Between 2000 and 2003, the share of total income going to the top quintile (20 percent of households) was exactly unchanged at 49.8 percent. The middle three quintiles -- the middle class -- were slightly better off, raising their share of aggregate income from 46.7 percent to 46.9 percent. The bottom quintile was slightly worse off, falling from 3.6 percent to 3.4 percent.
However, the real income of every group is down significantly since 2000, including those at the top.
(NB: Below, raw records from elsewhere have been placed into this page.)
--- config.mk ---
export PLATFORM = sky130hd
export DESIGN_NAME = cory_source
export DESIGN_NICKNAME = d
export VERILOG_FILES = /design/src/rtl/cory_source.sv
export SDC_FILE = /design/constraint.sdc
export NUM_CORES = 1
export LEC_CHECK = 0
export ABC_AREA = 0
export CORE_MARGIN = 5
export CORE_UTILIZATION = 45
export CTS_CLUSTER_SIZE = 12
export DETAILED_ROUTE_END_ITERATION = 12
export PLACE_DENSITY = 0.83
export SLEW_MARGIN = 10
export SYNTH_ARGS = -nofsm -noshare
export SYNTH_HDL_FRONTEND = slang
export SYNTH_SLANG_ARGS = --single-unit
--- constraint.sdc ---
create_clock -name clk -period 3.8 [get_ports clk]
set_input_delay 0.76 -clock clk [delete_from_list [all_inputs] [get_ports clk]]
set_output_delay 0.76 -clock clk [all_outputs]
set_load 0.05 [all_outputs]
--- src/rtl/cory_source.sv ---
// cory_source -- burst data source with a valid/ready handshake toward a sink.
//
// A burst is launched from IDLE by i_start. It then presents i_num words,
// starting at i_seed. Each following word is either the previous word plus one
// (i_mode=0) or a one-bit left-shift LFSR step of it (i_mode=1). After the last
// transfer the block spends one cycle in DONE, pulsing o_done, and then returns
// to IDLE. Every output is registered, so o_v and o_d never depend
// combinationally on i_r.
//
// Optional feature: define CORY_SOURCE_THROTTLE_EN to enable random idle
// insertion. An 8-bit LFSR (x^8+x^6+x^5+x^4+1) holds o_v low at a
// presentation point while lfsr < i_throttle. Without the macro, i_throttle is
// ignored.
//
// Parameters:
//   N  data width in bits (N >= 2)
//   W  transfer-count width in bits
// Ports:
//   clk         clock, rising edge
//   reset       synchronous active-high reset
//   i_start     start a burst (sampled only in IDLE)
//   i_num       burst length, sampled with i_start (0 -> straight to DONE)
//   i_seed      first data word, sampled with i_start
//   i_mode      data pattern: 0 increment, 1 LFSR
//   i_throttle  idle-insertion threshold (throttle build only)
//   o_v / o_d   valid / data toward the sink
//   i_r         ready from the sink; transfer = o_v & i_r at a rising edge
//   o_busy      high while sending
//   o_done      one-cycle pulse at burst end
module cory_source #(
    parameter int N = 64,
    parameter int W = 16
) (
    input  logic         clk,
    input  logic         reset,
    input  logic         i_start,
    input  logic [W-1:0] i_num,
    input  logic [N-1:0] i_seed,
    input  logic         i_mode,
    input  logic [7:0]   i_throttle,
    output logic         o_v,
    output logic [N-1:0] o_d,
    input  logic         i_r,
    output logic         o_busy,
    output logic         o_done
);

    localparam logic [1:0] IDLE = 2'd0;
    localparam logic [1:0] SEND = 2'd1;
    localparam logic [1:0] DONE = 2'd2;

    logic [1:0]   state;
    logic [W-1:0] count;
    logic [W-1:0] num;
    logic         mode;

    // High when a word may be presented at the current presentation point.
    logic present;

`ifdef CORY_SOURCE_THROTTLE_EN
    logic [7:0] lfsr;
    logic       lfsr_fb;

    always_comb lfsr_fb = lfsr[7] ^ lfsr[5] ^ lfsr[4] ^ lfsr[3];
    always_comb present = (lfsr >= i_throttle);

    always_ff @(posedge clk) begin
        if (reset) lfsr <= 8'hA5;
        else       lfsr <= {lfsr[6:0], lfsr_fb};
    end
`else
    logic unused_throttle;

    always_comb present = 1'b1;
    always_comb unused_throttle = ^i_throttle;
`endif

    function automatic logic [N-1:0] next_word(input logic [N-1:0] d, input logic m);
        if (m) return {d[N-2:0], d[N-1] ^ d[N-2]};
        else   return d + N'(1);
    endfunction

    always_ff @(posedge clk) begin
        if (reset) begin
            state  <= IDLE;
            o_v    <= 1'b0;
            o_d    <= '0;
            o_busy <= 1'b0;
            o_done <= 1'b0;
            count  <= '0;
            num    <= '0;
            mode   <= 1'b0;
        end else begin
            case (state)
                IDLE: begin
                    o_done <= 1'b0;
                    if (i_start) begin
                        if (i_num != '0) begin
                            state  <= SEND;
                            o_busy <= 1'b1;
                            o_d    <= i_seed;
                            count  <= '0;
                            num    <= i_num;
                            mode   <= i_mode;
                            o_v    <= present;
                        end else begin
                            state  <= DONE;
                            o_done <= 1'b1;
                        end
                    end
                end
                SEND: begin
                    if (o_v && i_r) begin
                        if (count == num - W'(1)) begin
                            o_v    <= 1'b0;
                            o_busy <= 1'b0;
                            o_done <= 1'b1;
                            state  <= DONE;
                        end else begin
                            count <= count + W'(1);
                            o_d   <= next_word(o_d, mode);
                            o_v   <= present;
                        end
                    end else if (!o_v) begin
                        // A held-back word keeps retrying; a presented word is never withdrawn.
                        o_v <= present;
                    end
                end
                DONE: begin
                    o_done <= 1'b0;
                    state  <= IDLE;
                end
                default: begin
                    state  <= IDLE;
                    o_v    <= 1'b0;
                    o_busy <= 1'b0;
                    o_done <= 1'b0;
                end
            endcase
        end
    end

endmodule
Their income is down almost $5,000 (in 2003 dollars), about the same as for the lower 80 percent of households in total.
Needless to say, there is no reason to cry for those in the top quintile -- often characterized as the "rich." They are still doing very well, with an average income of $147,078 in 2003. However, it is doubtful that very many people view this as a rich family's income, especially when both spouses work.
This fact is even clearer when looking at the income needed to get into the top quintile, which is a mere $86,867. Almost any couple where both spouses work full time is going to be close to this level. According to the Census Bureau, the median earnings for a male working full time last year was $40,668 and those for females was $30,724, for a combined income of $71,393.
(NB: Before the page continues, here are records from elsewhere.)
`src/rtl/up_counter_ctrl_if.sv`:
```
// Bundle of control and status signals between a sequencer (master) and
// the up_counter_ctrl period timer (slave).
//   start, stop, hold, auto_reload : run control from the master
//   limit                          : terminal value, captured on accepted start
//   count                          : current count value
//   busy                           : timer is running or held
//   tick                           : one-cycle pulse per completed period
//   done                           : one-cycle pulse when a one-shot run ends
//   periods                        : saturating tally of completed periods
interface up_counter_ctrl_if #(
  parameter int N  = 8,
  parameter int PW = 4
);
  logic          start;
  logic          stop;
  logic          hold;
  logic          auto_reload;
  logic [N-1:0]  limit;
  logic [N-1:0]  count;
  logic          busy;
  logic          tick;
  logic          done;
  logic [PW-1:0] periods;

  modport master (
    output start, stop, hold, auto_reload, limit,
    input  count, busy, tick, done, periods
  );

  modport slave (
    input  start, stop, hold, auto_reload, limit,
    output count, busy, tick, done, periods
  );
endinterface

```
`src/rtl/up_counter_ctrl.sv`:
```
// Programmable period timer built around an N-bit up counter.
// Ports:
//   clk  : clock, all state updates on the rising edge
//   rstn : asynchronous active-low reset
//   bus  : up_counter_ctrl_if.slave (start/stop/hold/auto_reload/limit in,
//          count/busy/tick/done/periods out); every output is registered.
//
// state | meaning
// IDLE  | waiting for start; count holds its value
// RUN   | counting up from 0 to the captured limit
// HOLD  | count frozen; leaving HOLD costs one bubble cycle with no increment
module up_counter_ctrl #(
  parameter int N  = 8,
  parameter int PW = 4
) (
  input  logic            clk,
  input  logic            rstn,
  up_counter_ctrl_if.slave bus
);

  typedef enum logic [1:0] {
    IDLE = 2'd0,
    RUN  = 2'd1,
    HOLD = 2'd2
  } state_t;

  state_t        state, state_nxt;
  logic [N-1:0]  count_q, count_nxt;
  logic [N-1:0]  limit_q, limit_nxt;
  logic [PW-1:0] periods_q, periods_nxt;
  logic          busy_q, busy_nxt;
  logic          tick_q, tick_nxt;
  logic          done_q, done_nxt;
  logic          terminal;

  assign terminal = (count_q == limit_q);

  always_ff @(posedge clk or negedge rstn) begin
    if (!rstn) begin
      state     <= IDLE;
      count_q   <= '0;
      limit_q   <= '0;
      periods_q <= '0;
      busy_q    <= 1'b0;
      tick_q    <= 1'b0;
      done_q    <= 1'b0;
    end else begin
      state     <= state_nxt;
      count_q   <= count_nxt;
      limit_q   <= limit_nxt;
      periods_q <= periods_nxt;
      busy_q    <= busy_nxt;
      tick_q    <= tick_nxt;
      done_q    <= done_nxt;
    end
  end

  // Priority inside the active states is stop > hold > terminal/increment.
  always_comb begin
    state_nxt   = state;
    count_nxt   = count_q;
    limit_nxt   = limit_q;
    periods_nxt = periods_q;
    tick_nxt    = 1'b0;
    done_nxt    = 1'b0;

    case (state)
      IDLE: begin
        if (bus.start && !bus.stop) begin
          limit_nxt   = bus.limit;
          count_nxt   = '0;
          periods_nxt = '0;
          state_nxt   = RUN;
        end
      end

      RUN: begin
        if (bus.stop) begin
          count_nxt = '0;
          state_nxt = IDLE;
        end else if (bus.hold) begin
          state_nxt = HOLD;
        end else if (terminal) begin
          count_nxt   = '0;
          tick_nxt    = 1'b1;
          periods_nxt = (periods_q == {PW{1'b1}}) ? periods_q : periods_q + 1'b1;
          // auto_reload is looked at only here, so clearing it mid-run
          // lets the current period finish before the run ends.
          if (!bus.auto_reload) begin
            done_nxt  = 1'b1;
            state_nxt = IDLE;
          end
        end else begin
          // Never wraps: the terminal compare catches count first.
          count_nxt = count_q + 1'b1;
        end
      end

      HOLD: begin
        if (bus.stop) begin
          count_nxt = '0;
          state_nxt = IDLE;
        end else if (!bus.hold) begin
          state_nxt = RUN;
        end
      end

      default: begin
        count_nxt = '0;
        state_nxt = IDLE;
      end
    endcase

    busy_nxt = (state_nxt != IDLE);
  end

  assign bus.count   = count_q;
  assign bus.busy    = busy_q;
  assign bus.tick    = tick_q;
  assign bus.done    = done_q;
  assign bus.periods = periods_q;

endmodule

```
`src/flat_wrapper.sv`:
```
// flat-port wrapper written by rule: the top's interface ports become plain ports
module up_counter_ctrl_flat 
#(
  parameter int N  = 8,
  parameter int PW = 4
)
  (clk, rstn, bus_start, bus_stop, bus_hold, bus_auto_reload, bus_limit, bus_count, bus_busy, bus_tick, bus_done, bus_periods);
  up_counter_ctrl_if #(.N(N), .PW(PW)) bus_i ();
  input  logic clk;
  input  logic rstn;
  input wire logic [$bits(bus_i.start)-1:0] bus_start;
  input wire logic [$bits(bus_i.stop)-1:0] bus_stop;
  input wire logic [$bits(bus_i.hold)-1:0] bus_hold;
  input wire logic [$bits(bus_i.auto_reload)-1:0] bus_auto_reload;
  input wire logic [$bits(bus_i.limit)-1:0] bus_limit;
  output wire logic [$bits(bus_i.count)-1:0] bus_count;
  output wire logic [$bits(bus_i.busy)-1:0] bus_busy;
  output wire logic [$bits(bus_i.tick)-1:0] bus_tick;
  output wire logic [$bits(bus_i.done)-1:0] bus_done;
  output wire logic [$bits(bus_i.periods)-1:0] bus_periods;
  assign bus_i.start = bus_start;
  assign bus_i.stop = bus_stop;
  assign bus_i.hold = bus_hold;
  assign bus_i.auto_reload = bus_auto_reload;
  assign bus_i.limit = bus_limit;
  assign bus_count = bus_i.count;
  assign bus_busy = bus_i.busy;
  assign bus_tick = bus_i.tick;
  assign bus_done = bus_i.done;
  assign bus_periods = bus_i.periods;
  up_counter_ctrl #(.N(N), .PW(PW)) u_core (.clk(clk), .rstn(rstn), .bus(bus_i));
endmodule
```
`config.mk`:
```
export PLATFORM = sky130hd
export DESIGN_NAME = up_counter_ctrl_flat
export DESIGN_NICKNAME = d
export VERILOG_FILES = /design/src/rtl/up_counter_ctrl_if.sv /design/src/rtl/up_counter_ctrl.sv /design/src/flat_wrapper.sv
export SDC_FILE = /design/constraint.sdc
export NUM_CORES = 1
export LEC_CHECK = 0
export CAP_MARGIN = 20
export CORE_ASPECT_RATIO = 0.75
export CORE_UTILIZATION = 40
export CTS_CLUSTER_DIAMETER = 150
export DETAILED_ROUTE_END_ITERATION = 16
export HOLD_SLACK_MARGIN = 0.03
export PLACE_DENSITY = 0.63
export SLEW_MARGIN = 20
export SYNTH_ARGS = -nofsm -noshare
export SYNTH_HDL_FRONTEND = slang
export SYNTH_SLANG_ARGS = --single-unit
```
`constraint.sdc`:
```
create_clock -name clk -period 1.81 [get_ports clk]
set_input_delay 0.181 -clock clk [delete_from_list [all_inputs] [get_ports clk]]
set_output_delay 0.181 -clock clk [all_outputs]
set_load 0.02 [all_outputs]
```
; Word level (Yosys, flattened, before mapping)
; Cells that the tools add are included.
[op_classes]
add_sub_neg = 2
n_eq_ne = 11
mux = 29
reduce_logical = 8
[op_table]
columns = operator, n
row1 = $mux W8, 5
row2 = $pmux W8 S3, 1
row3 = $mux W4, 5
row4 = $mux W2, 7
row5 = $mux W1, 9
row6 = $add A8 B1 Y8 const B, 1
row7 = $eq A8 B8 Y1, 1
row8 = $ne A2 B2 Y1 const B, 4
row9 = $pmux W4 S2, 1
row10 = $pmux W2 S3, 1
row11 = $reduce_and A6 Y1, 1
row12 = $add A4 B1 Y4 const B, 1
row13 = $eq A4 B4 Y1 const B, 1
row14 = $ne A2 B1 Y1 const B, 2
row15 = $reduce_bool A2 Y1, 2
row16 = $ne A3 B3 Y1 const B, 1
row17 = $reduce_and A3 Y1, 1
row18 = $eq A2 B1 Y1 const B, 1
row19 = $eq A2 B2 Y1 const B, 1
row20 = $logic_not A2 Y1, 1
row21 = $reduce_and A2 Y1, 1
row22 = $logic_and A1 B1 Y1, 1
row23 = $logic_not A1 Y1, 1
[word_totals]
regBits = 25
in_bits = 14
output_inout_bits = 15
elab_cells = 57

; Logic depth before layout (Yosys ltp)
; Gate-level depths: netlist of run 1.
[logic_depth]
depth_word = 6
depth_mapped = 6

; Worst setup path before layout of run 1
; OpenSTA, ideal clock, no wires.
[synth_path]
kind = register to register
startpoint = reg u_core.count_q[3], in the netlist u_core.bus.count[3]
endpoint = reg u_core.periods_q[3], in the netlist u_core.bus.periods[3]
arrival_ns = 1.690
slack_ns = 0.042
path_stages_with_launch = 6
path_buffers = 0
synth_period_minus_slack_ns = 1.768
path_cell_list = dfrtp_1 > xor2_1 > nor4_4 > a21oi_2 > or4_1 > a21oi_1
[synth_between]
elab_chain_len = 3
[synth_lines]
columns = item, line_no
row1 = "start, declared", up_counter_ctrl.sv:28  ; logic [N-1:0] count_q, count_nxt;
row2 = "start signal, assigned", up_counter_ctrl.sv:49  ; count_q <= count_nxt;
row3 = $eq A8 B8 Y1, up_counter_ctrl.sv:36  ; assign terminal = (count_q == limit_q);
row4 = $ne A2 B1 Y1 (no line), n/a
row5 = $reduce_and A6 Y1 (no line), n/a
row6 = "end signal, assigned", up_counter_ctrl.sv:51  ; periods_q <= periods_nxt;
row7 = "end, declared", up_counter_ctrl.sv:30  ; logic [PW-1:0] periods_q, periods_nxt;
; Every way passes these cells.
; A chain may end at the register's enable or synchronous reset.

; Worst setup path in the final report of run 1
[layout_path]
startpoint = reg u_core.count_q[0], in the netlist u_core.bus.count[0]
endpoint = reg u_core.periods_q[0], in the netlist u_core.bus.periods[0]
; Same word-level chain as after synthesis.

==> run summary, run 1 <==
Post-Syn Area: 0.001245 sq mm
Setup WS pre-CTS: -0.02217 ns
type of the worst setup path: reg -> reg
f_max: 569.7 MHz
min Tclk post-route: 1.755 ns
final hold vios: 0
Fin Clk Skew: 0.007245 ns
Hold Crit Class: in -> async
vias in the first global route: 962
crit path buf inv count: 0
CP max FO: 3
initial antenna violation count: 0
maximum vdd drop: 0.0005690 V
Adder-Cell Fraction of Synth Area: 2.010%
num ports: 29
area grow syn2layout: 40.40%
met1 Usage GRT: 25.76%
placer congestion estimate: 0.7865
CP top delay family: simple AND/OR/NAND/NOR gates
n_diodes: 0
CTS max path bufs: 2
r2r setup slk: 0.05 ns
Synth Register Bits: 25
H-tree lvl count: 1
main combinational cell family by area after synthesis: simple AND/OR/NAND/NOR gates
Clk Latency, worst-skew pair: 0.27 ns
element type at the critical path start: flop
most common cell after layout, fill and taps aside: clkdlybuf4s50_1
Hold WS: 0.2733 ns
Residual DRC: 0
final-report setup violation count: 0
Multi-input gate area: 610.6 sq um
Simple-Gate Fraction of Synth Area: 18.79%
post-CTS setup buffers: 0
M3 GR Usage: 5.000%
syn avg cell area: 11.32 sq um
first-pass GRT wire length: 4478 um
sequential cell area: 625.6 sq um
first-iteration detailed-routing DRC count: 28
vias after detailed routing: 1007
relative slew slack: 78.59%
filler cell count: 278
post-route worst setup slack: 0.05482 ns
status: completed
Nets: 174
TritonCTS Buffers: 3
Lkg Pwr: 0.7655 nW
Synth top area share: 50.25%
multiplexer share of the synthesized area: 8.945%
ANT nets after route: 0
Synth area leader: dfrtp_1
max incr delay on CP: 0.41 ns
Initial Util: 42.11%
layout cell share with drive strength beyond 1: 24.84%
TritonCTS clock tree: built
crit-path cells: xor2_1 -> nor4_4 -> a21oi_2 -> or2_2 -> mux2_2
fin util: 59.12%
CP max-delay cell: dfrtp_1
Critical Path RT: 1.97 ns
Cell variety after synth: 32
Die Y: 50.32 um
unrepaired setup endpoints after global routing: true
Hold-fix buffers, CTS: 0
DPL Wire Length: 2017 um
syn nets: 126
Worst Max-Slew Pin Slew: 0.3212 ns
met2 GRT Util: 27.55%
Mapped Cells: 110
final cell count without fillers: 195
Reg clk slew, reported paths: 0.09 ns
Clock Tree Root: clkbuf_8
Die ar.: 0.003342 sq mm
placed cells: 191
largest net degree at the start of global routing: 26
vias per cell: 5.164
Post-Synth XOR/XNOR Area: 9.849%
fin area: 0.001748 sq mm
Die Wd: 66.42 um
Final period util: 96.97%
DR pass1 iterations: 4
WL per Instance: 13.72 um
Total Routed Length: 2676 um
remaining global-route overflow: 0
Compound-Gate Fraction of Synth Area: 8.442%
Worst Path Arrival: 1.91 ns
Post-CTS Resized: 0
Final Slew Violations: 0
Pwr Density: 729.3 mW/mm^2
YS warnings: 0
core area: 0.002957 sq mm
crit end category: flop
Most Used Layer, Global Route: met2
total clock sinks: 25
DP Area: 0.001690 sq mm
register area share after synthesis: 50.25%
# port buffers: 28
max-cap violations: 0
row count: 17
commonest cells after routing, fill and taps aside: clkdlybuf4s50_1 (28), dfrtp_1 (25), buf_4 (17)
gr usage total: 18.28%
top area cells in the synthesized netlist: dfrtp_1 (50%), xor2_1 (9.8%), mux2_2 (8.1%), nor4_4 (3.4%), nand4_1 (3.0%)
## routing by layer
metal | part of all wire (%) | vias to the layer above
li1 | - | 489
met1 | 50 | 487
met2 | 44 | 29
met3 | 5.5 | 2
met4 | 0.26 | 0
met5 | 0 | -
## area by class of cell
| type | count | share of cell area (%) |
|---|---|---|
| Tap cell | 38 | 2.720 |
| Timing Repair Buffer | 45 | 23.34 |
| Multi-Input combinational cell | 80 | 34.93 |
| Inverter | 3 | 0.6442 |
| Clock buffer | 4 | 2.577 |
| Sequential cell | 25 | 35.79 |
## path summary, 6_finish.rpt
check	start	endpoint	cells past startpoint
worst max-delay path	u_core.bus.count[0]	u_core.bus.periods[0]	5
worst min-delay path	rstn	u_core.bus.tick	2
worst max register to register	u_core.bus.count[0]	u_core.bus.periods[0]	5
worst min register to register	u_core.limit_q[3]	u_core.limit_q[3]	1
max in group asynchronous	rstn	u_core.limit_q[1]	2
min in group clk	bus_auto_reload	u_core.bus.done	2
## state kept, by name (all words and copies together), names as in the netlist
register and count:
u_core.bus.busy 1, u_core.bus.tick 1, u_core.limit_q 8, u_core.state 2, u_core.bus.done 1, u_core.bus.periods 4, u_core.bus.count 8
## synthesized netlist by cell type (all sizes together)
cell type	number
a21boi	1
a21oi	4
a221oi	1
a22o	1
a31o	1
a31oi	2
and3	2
buf	2
dfrtp	25
ha	2
inv	3
mux2	9
mux2i	1
nand2	2
nand2b	3
nand3	2
nand4	6
nor2	11
nor2b	2
nor3	4
nor3b	1
nor4	3
o21a	1
o21ai	4
o31ai	1
or2	1
or4	1
xor2	14
## cells by family (layout without fill, tap and decap cells)
logic type / Yosys count / after routing
adder cells (fa/ha/maj): 2 / 2
multiplexers: 10 / 10
AO/OA/AOI/OAI: 16 / 16
buffers and inverters: 5 / 52
AND/OR/NAND/NOR: 38 / 38
XOR/XNOR: 14 / 14
flip-flops: 25 / 25
## stage by stage
stage	TNS (ns)	total power, mW
6_report	0	1.275
5_1_grt	-0.0009635	1.347
4_1_cts	0	1.291
3_5_place_dp	-0.1207	0.9598
3_3_place_gp	-0.1934	0.9493
2_1_floorplan	0	0.8350
## where the power goes
part | leakage, nW | internal, mW | switching [mW]
sequential | 0.329 | 0.612 | 0.0393
clock | 0.0228 | 0.157 | 0.170
combinational | 0.414 | 0.149 | 0.147
Power figures use the tool's default switching activity.
==> run 2, diff against run 1 <==
--- a/config.mk
+++ b/config.mk
@@ -6,7 +6,7 @@
 export NUM_CORES = 1
 export LEC_CHECK = 0
 export CAP_MARGIN = 20
-export CORE_ASPECT_RATIO = 0.75
+export CORE_ASPECT_RATIO = 0.5
 export CORE_UTILIZATION = 40
 export CTS_CLUSTER_DIAMETER = 150
 export DETAILED_ROUTE_END_ITERATION = 16
==> run 2 against run 1 <==
Compared with the run above: die area grew 0.33%; first-iteration DRC count up 18%; critical endpoint is now u_core.bus.periods[3]; power grew 0.68%.
==> run summary, run 2 (synthesis results as in run 1) <==
post-CTS setup buffers: 0
Worst Max-Slew Pin Slew: 0.3333 ns
Reg clk slew, reported paths: 0.09 ns
core area: 0.002765 sq mm
Final period util: 97.38%
Lkg Pwr: 0.7636 nW
CP max FO: 3
Die Y: 41.45 um
gr usage total: 18.34%
crit path launch: u_core.limit_q[3]
ANT nets after route: 0
min Tclk post-route: 1.763 ns
Clock Tree Root: clkbuf_8
layout cell share with drive strength beyond 1: 23.57%
most common cell after layout, fill and taps aside: clkdlybuf4s50_1
CTS max path bufs: 2
Final Slew Violations: 0
vias after detailed routing: 1008
RR Endpoint: u_core.bus.periods[3]
placer congestion estimate: 0.7597
Critical Path RT: 2.01 ns
crit end category: flop
area grow syn2layout: 39.70%
filler cell count: 245
Nets: 174
H-tree lvl count: 1
WL per Instance: 13.83 um
commonest cells after routing, fill and taps aside: clkdlybuf4s50_1 (28), dfrtp_1 (25), buf_4 (17)
unrepaired setup endpoints after global routing: true
Residual DRC: 0
first-iteration detailed-routing DRC count: 33
Initial Util: 45.02%
overall power: 1.284 mW
remaining global-route overflow: 0
first-pass GRT wire length: 4574 um
Clk Latency, worst-skew pair: 0.27 ns
Total Routed Length: 2683 um
sequential cell area: 625.6 sq um
r2r setup slk: 0.05 ns
Die ar.: 0.003353 sq mm
Multi-input gate area: 603.1 sq um
Hold WS: 0.2648 ns
initial antenna violation count: 0
element type at the critical path start: flop
num ports: 29
n_diodes: 0
relative slew slack: 77.78%
worst r2r src: u_core.limit_q[3]
Setup crit end: u_core.bus.periods[3]
vias per cell: 5.196
Hold-fix buffers, CTS: 0
final-report setup violation count: 0
Hold Crit Class: in -> async
total clock sinks: 25
Fin Clk Skew: 0.003911 ns
final hold vios: 0
TritonCTS Buffers: 3
Post-CTS Resized: 0
TritonCTS clock tree: built
max-cap violations: 0
# port buffers: 28
FF-to-FF path depth: 5
status: completed
Worst Path Arrival: 1.97 ns
DPL Wire Length: 2028 um
largest net degree at the start of global routing: 26
DR pass1 iterations: 4
maximum vdd drop: 0.0004192 V
vias in the first global route: 990
type of the worst setup path: reg -> reg
Die Wd: 80.90 um
Pwr Density: 738.0 mW/mm^2
row count: 13
f_max: 567.3 MHz
run 2: how the worst min path moves through the flow:
| stage | from | cells after the start | slack (ns) | to |
|---|---|---|---|---|
| floorplan | rstn | 0 | -0.11 | u_core.bus.busy |
| CTS | rstn | 2 | 0.27 | u_core.limit_q[2] |
| detailed placement | u_core.limit_q[0] | 1 | 0.52 | u_core.limit_q[0] |
| finish | rstn | 2 | 0.26 | u_core.limit_q[5] |
| global route | rstn | 2 | 0.30 | u_core.limit_q[5] |
| global placement | u_core.limit_q[3] | 1 | 0.52 | u_core.limit_q[3] |
run 2: layout make-up:
| class | count | area share [%] |
|---|---|---|
| sequential | 25 | 35.97 |
| timing repair buffer | 45 | 23.45 |
| inverter | 3 | 0.6475 |
| multi-input combinational | 80 | 34.68 |
| tap | 37 | 2.662 |
| clock buffer | 4 | 2.590 |
run 2: metal layers:
metal  wire, um  GRT usage [%]  up-vias
met2       1208          27.73       25
met4          0          4.286        0
li1           -              -      489
met1       1352          25.87      494
met5          0              0        -
met3        122          5.275        0
run 2: critical path, stage by stage (launching register included):
cell and delay [ns]:
dfrtp_1 0.40, xor2_1 0.19, nor4_4 0.37, a21oi_2 0.12
or4_1 0.47, a21oi_1 0.15
run 2: metrics by stage:
| step | area (sq um) | util [%] | worst slack [ns] | setup TNS (ns) | cells |
|---|---|---|---|---|---|
| 6_report | 1739 | 62.90 | 0.04736 | 0 | 194 |
| 4_1_cts | 1734 | 62.71 | 0.03390 | 0 | 194 |
| 3_5_place_dp | 1689 | 61.09 | 0.008658 | 0 | 190 |
| 3_3_place_gp | 1689 | 61.09 | 0.03367 | 0 | 190 |
| 2_1_floorplan | 1245 | - | 0.04227 | 0 | 110 |
| 5_1_grt | 1739 | 62.90 | -0.04886 | -0.07618 | 194 |
run 2: report_power, final:
part	internal (mW)	total, mW	leakage (nW)	switching [mW]
sequential	0.611	0.648	0.329	0.0363
clock	0.158	0.337	0.0228	0.180
combinational	0.149	0.299	0.412	0.150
In short, all it takes to be relatively well-to-do in America today is to work full time and be married to someone else who also works full time.
Of course, it is still appalling that there are so many people who must scrape by on a mere pittance -- the average income of those in the bottom quintile was just $9,996 last year. But this figure is deceptive for many reasons.
First of all, it excludes almost everything we do as a society to help the poor. The Census data count money income only and exclude in-kind benefits, such as food stamps, Medicare, Medicaid and public housing. The poverty data also have this same limitation.
In years past, the Census Bureau has simultaneously released estimates of how the inclusion of in-kind benefits affect income levels and the poverty rate. For some reason, these data were left out of this report.
Another factor that is excluded is wealth. The fact is that there are many people in this country -- mainly the elderly -- who have low incomes, but in fact are well off because they may own their homes free and clear and have other assets.
Finally, these Census data tend to imply that people are stuck in the same income group year after year, when in reality there is substantial upward mobility. Almost everyone spends some time in the bottom quintile when they are starting out in life or because they have suffered a temporary loss. But they move up the income ladder and rebound from setbacks.
In previous years, the Census Bureau has simultaneously released income mobility data, but it has not done so this year. Earlier data have shown that a large fraction of those who were in poverty or a low income quintile one year were out of poverty or in a higher quintile within a year or two.
Most people know this even if the Census Bureau doesn't tell them. A 2003 Gallup poll found that 31 percent of the population believes it is very likely or somewhat likely that they will become rich. No doubt, an even higher fraction believes that their children have a good shot at it.
Indeed, almost every generation of families is better off than the earlier one. Not only have real incomes risen sharply over time, but most people are well aware that they are better off than their parents. A 1996 Reader's Digest poll found that while 18 percent of people considered themselves to be in the lower class as children, only 6 percent put themselves in that class as adults.
These Census data will probably be grist for the campaign trail, as Democrats charge that Republican tax cuts have worsened the distribution of income. But voters should be aware that these data tell us nothing whatsoever about how taxes affect incomes because taxes are another item excluded from the calculations. All the figures are before taxes.
Thus not only does the Census Bureau exclude most of what we do to help the poor, it also excludes everything we do to bring down the rich and equalize incomes. In truth, it tells us very little about wealth and poverty in America.